### WHAT YOU SHOULD DO:
Would you write out the records below exactly as given?

════════

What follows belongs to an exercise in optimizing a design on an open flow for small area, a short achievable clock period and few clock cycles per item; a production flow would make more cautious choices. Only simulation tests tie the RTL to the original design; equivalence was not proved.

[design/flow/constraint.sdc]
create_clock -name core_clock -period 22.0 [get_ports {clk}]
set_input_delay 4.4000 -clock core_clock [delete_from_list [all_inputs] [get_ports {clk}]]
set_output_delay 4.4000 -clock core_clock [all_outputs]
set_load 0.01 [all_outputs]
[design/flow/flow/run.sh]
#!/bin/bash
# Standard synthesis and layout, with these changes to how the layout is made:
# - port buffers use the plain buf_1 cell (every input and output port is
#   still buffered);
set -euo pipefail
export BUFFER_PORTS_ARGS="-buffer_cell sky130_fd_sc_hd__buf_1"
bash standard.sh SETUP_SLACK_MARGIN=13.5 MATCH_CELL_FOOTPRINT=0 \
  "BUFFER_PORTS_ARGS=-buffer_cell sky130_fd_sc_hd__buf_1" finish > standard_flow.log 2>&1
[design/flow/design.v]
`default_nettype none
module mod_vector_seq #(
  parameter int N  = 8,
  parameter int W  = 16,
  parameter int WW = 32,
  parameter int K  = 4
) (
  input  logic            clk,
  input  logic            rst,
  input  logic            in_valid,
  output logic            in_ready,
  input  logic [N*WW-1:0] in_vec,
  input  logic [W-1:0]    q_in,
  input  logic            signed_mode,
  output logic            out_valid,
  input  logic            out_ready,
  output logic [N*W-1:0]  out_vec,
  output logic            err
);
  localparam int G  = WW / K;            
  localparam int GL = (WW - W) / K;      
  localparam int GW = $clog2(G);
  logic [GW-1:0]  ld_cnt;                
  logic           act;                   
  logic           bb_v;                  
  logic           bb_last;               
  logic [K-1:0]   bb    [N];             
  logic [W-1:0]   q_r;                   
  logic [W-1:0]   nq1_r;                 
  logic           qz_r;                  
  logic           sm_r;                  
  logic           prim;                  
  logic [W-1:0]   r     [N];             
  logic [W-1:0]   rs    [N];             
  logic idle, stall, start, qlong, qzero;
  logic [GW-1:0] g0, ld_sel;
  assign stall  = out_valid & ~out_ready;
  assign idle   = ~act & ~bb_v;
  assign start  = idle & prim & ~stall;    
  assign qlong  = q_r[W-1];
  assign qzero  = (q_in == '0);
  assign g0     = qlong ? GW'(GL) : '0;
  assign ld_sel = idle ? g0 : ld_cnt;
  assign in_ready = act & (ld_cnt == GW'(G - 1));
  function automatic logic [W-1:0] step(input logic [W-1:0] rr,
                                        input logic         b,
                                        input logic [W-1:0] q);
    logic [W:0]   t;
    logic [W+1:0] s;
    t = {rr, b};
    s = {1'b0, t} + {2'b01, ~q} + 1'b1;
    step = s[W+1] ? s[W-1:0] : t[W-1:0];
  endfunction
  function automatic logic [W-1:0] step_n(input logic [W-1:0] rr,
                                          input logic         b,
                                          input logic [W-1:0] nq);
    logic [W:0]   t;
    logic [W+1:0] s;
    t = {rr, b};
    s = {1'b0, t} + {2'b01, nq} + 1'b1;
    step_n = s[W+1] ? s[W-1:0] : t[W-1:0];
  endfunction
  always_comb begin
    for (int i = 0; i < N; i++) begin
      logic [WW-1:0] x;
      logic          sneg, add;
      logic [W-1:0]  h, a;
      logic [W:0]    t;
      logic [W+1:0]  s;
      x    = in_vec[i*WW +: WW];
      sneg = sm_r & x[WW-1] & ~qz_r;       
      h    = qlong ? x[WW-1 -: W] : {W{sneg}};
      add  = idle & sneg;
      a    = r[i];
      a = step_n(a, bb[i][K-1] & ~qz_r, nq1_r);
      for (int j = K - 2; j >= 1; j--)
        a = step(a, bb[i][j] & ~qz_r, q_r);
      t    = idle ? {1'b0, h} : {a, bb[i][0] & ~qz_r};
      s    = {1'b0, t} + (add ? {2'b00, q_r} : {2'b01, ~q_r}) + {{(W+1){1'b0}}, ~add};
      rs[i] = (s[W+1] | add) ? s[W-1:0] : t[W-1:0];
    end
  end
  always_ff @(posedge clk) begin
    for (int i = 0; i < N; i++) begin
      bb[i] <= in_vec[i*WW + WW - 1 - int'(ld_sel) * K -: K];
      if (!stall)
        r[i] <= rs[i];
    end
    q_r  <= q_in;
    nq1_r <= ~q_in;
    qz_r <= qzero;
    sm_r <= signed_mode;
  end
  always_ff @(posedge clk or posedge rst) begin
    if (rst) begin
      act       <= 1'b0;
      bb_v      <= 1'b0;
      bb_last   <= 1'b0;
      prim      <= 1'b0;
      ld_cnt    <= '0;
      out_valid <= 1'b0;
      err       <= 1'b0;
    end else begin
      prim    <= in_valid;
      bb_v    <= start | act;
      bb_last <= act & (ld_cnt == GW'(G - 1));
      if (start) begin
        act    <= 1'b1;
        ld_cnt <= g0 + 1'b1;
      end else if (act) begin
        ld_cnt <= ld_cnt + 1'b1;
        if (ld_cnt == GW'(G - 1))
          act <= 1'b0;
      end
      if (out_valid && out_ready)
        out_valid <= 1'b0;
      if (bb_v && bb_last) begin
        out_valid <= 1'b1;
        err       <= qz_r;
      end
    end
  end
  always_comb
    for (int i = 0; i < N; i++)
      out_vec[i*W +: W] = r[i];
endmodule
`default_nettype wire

════════

### ANSWER BELOW:
What follows belongs to an exercise in optimizing a design on an open flow for small area, a short achievable clock period and few clock cycles per item; a production flow would make more cautious choices. Only simulation tests tie the RTL to the original design; equivalence was not proved.

[design/flow/constraint.sdc]
create_clock -name core_clock -period 22.0 [get_ports {clk}]
set_input_delay 4.4000 -clock core_clock [delete_from_list [all_inputs] [get_ports {clk}]]
set_output_delay 4.4000 -clock core_clock [all_outputs]
set_load 0.01 [all_outputs]
[design/flow/flow/run.sh]
#!/bin/bash
# Standard synthesis and layout, with these changes to how the layout is made:
# - port buffers use the plain buf_1 cell (every input and output port is
#   still buffered);
set -euo pipefail
export BUFFER_PORTS_ARGS="-buffer_cell sky130_fd_sc_hd__buf_1"
bash standard.sh SETUP_SLACK_MARGIN=13.5 MATCH_CELL_FOOTPRINT=0 \
  "BUFFER_PORTS_ARGS=-buffer_cell sky130_fd_sc_hd__buf_1" finish > standard_flow.log 2>&1
[design/flow/design.v]
`default_nettype none
module mod_vector_seq #(
  parameter int N  = 8,
  parameter int W  = 16,
  parameter int WW = 32,
  parameter int K  = 4
) (
  input  logic            clk,
  input  logic            rst,
  input  logic            in_valid,
  output logic            in_ready,
  input  logic [N*WW-1:0] in_vec,
  input  logic [W-1:0]    q_in,
  input  logic            signed_mode,
  output logic            out_valid,
  input  logic            out_ready,
  output logic [N*W-1:0]  out_vec,
  output logic            err
);
  localparam int G  = WW / K;            
  localparam int GL = (WW - W) / K;      
  localparam int GW = $clog2(G);
  logic [GW-1:0]  ld_cnt;                
  logic           act;                   
  logic           bb_v;                  
  logic           bb_last;               
  logic [K-1:0]   bb    [N];             
  logic [W-1:0]   q_r;                   
  logic [W-1:0]   nq1_r;                 
  logic           qz_r;                  
  logic           sm_r;                  
  logic           prim;                  
  logic [W-1:0]   r     [N];             
  logic [W-1:0]   rs    [N];             
  logic idle, stall, start, qlong, qzero;
  logic [GW-1:0] g0, ld_sel;
  assign stall  = out_valid & ~out_ready;
  assign idle   = ~act & ~bb_v;
  assign start  = idle & prim & ~stall;    
  assign qlong  = q_r[W-1];
  assign qzero  = (q_in == '0);
  assign g0     = qlong ? GW'(GL) : '0;
  assign ld_sel = idle ? g0 : ld_cnt;
  assign in_ready = act & (ld_cnt == GW'(G - 1));
  function automatic logic [W-1:0] step(input logic [W-1:0] rr,
                                        input logic         b,
                                        input logic [W-1:0] q);
    logic [W:0]   t;
    logic [W+1:0] s;
    t = {rr, b};
    s = {1'b0, t} + {2'b01, ~q} + 1'b1;
    step = s[W+1] ? s[W-1:0] : t[W-1:0];
  endfunction
  function automatic logic [W-1:0] step_n(input logic [W-1:0] rr,
                                          input logic         b,
                                          input logic [W-1:0] nq);
    logic [W:0]   t;
    logic [W+1:0] s;
    t = {rr, b};
    s = {1'b0, t} + {2'b01, nq} + 1'b1;
    step_n = s[W+1] ? s[W-1:0] : t[W-1:0];
  endfunction
  always_comb begin
    for (int i = 0; i < N; i++) begin
      logic [WW-1:0] x;
      logic          sneg, add;
      logic [W-1:0]  h, a;
      logic [W:0]    t;
      logic [W+1:0]  s;
      x    = in_vec[i*WW +: WW];
      sneg = sm_r & x[WW-1] & ~qz_r;       
      h    = qlong ? x[WW-1 -: W] : {W{sneg}};
      add  = idle & sneg;
      a    = r[i];
      a = step_n(a, bb[i][K-1] & ~qz_r, nq1_r);
      for (int j = K - 2; j >= 1; j--)
        a = step(a, bb[i][j] & ~qz_r, q_r);
      t    = idle ? {1'b0, h} : {a, bb[i][0] & ~qz_r};
      s    = {1'b0, t} + (add ? {2'b00, q_r} : {2'b01, ~q_r}) + {{(W+1){1'b0}}, ~add};
      rs[i] = (s[W+1] | add) ? s[W-1:0] : t[W-1:0];
    end
  end
  always_ff @(posedge clk) begin
    for (int i = 0; i < N; i++) begin
      bb[i] <= in_vec[i*WW + WW - 1 - int'(ld_sel) * K -: K];
      if (!stall)
        r[i] <= rs[i];
    end
    q_r  <= q_in;
    nq1_r <= ~q_in;
    qz_r <= qzero;
    sm_r <= signed_mode;
  end
  always_ff @(posedge clk or posedge rst) begin
    if (rst) begin
      act       <= 1'b0;
      bb_v      <= 1'b0;
      bb_last   <= 1'b0;
      prim      <= 1'b0;
      ld_cnt    <= '0;
      out_valid <= 1'b0;
      err       <= 1'b0;
    end else begin
      prim    <= in_valid;
      bb_v    <= start | act;
      bb_last <= act & (ld_cnt == GW'(G - 1));
      if (start) begin
        act    <= 1'b1;
        ld_cnt <= g0 + 1'b1;
      end else if (act) begin
        ld_cnt <= ld_cnt + 1'b1;
        if (ld_cnt == GW'(G - 1))
          act <= 1'b0;
      end
      if (out_valid && out_ready)
        out_valid <= 1'b0;
      if (bb_v && bb_last) begin
        out_valid <= 1'b1;
        err       <= qz_r;
      end
    end
  end
  always_comb
    for (int i = 0; i < N; i++)
      out_vec[i*W +: W] = r[i];
endmodule
`default_nettype wire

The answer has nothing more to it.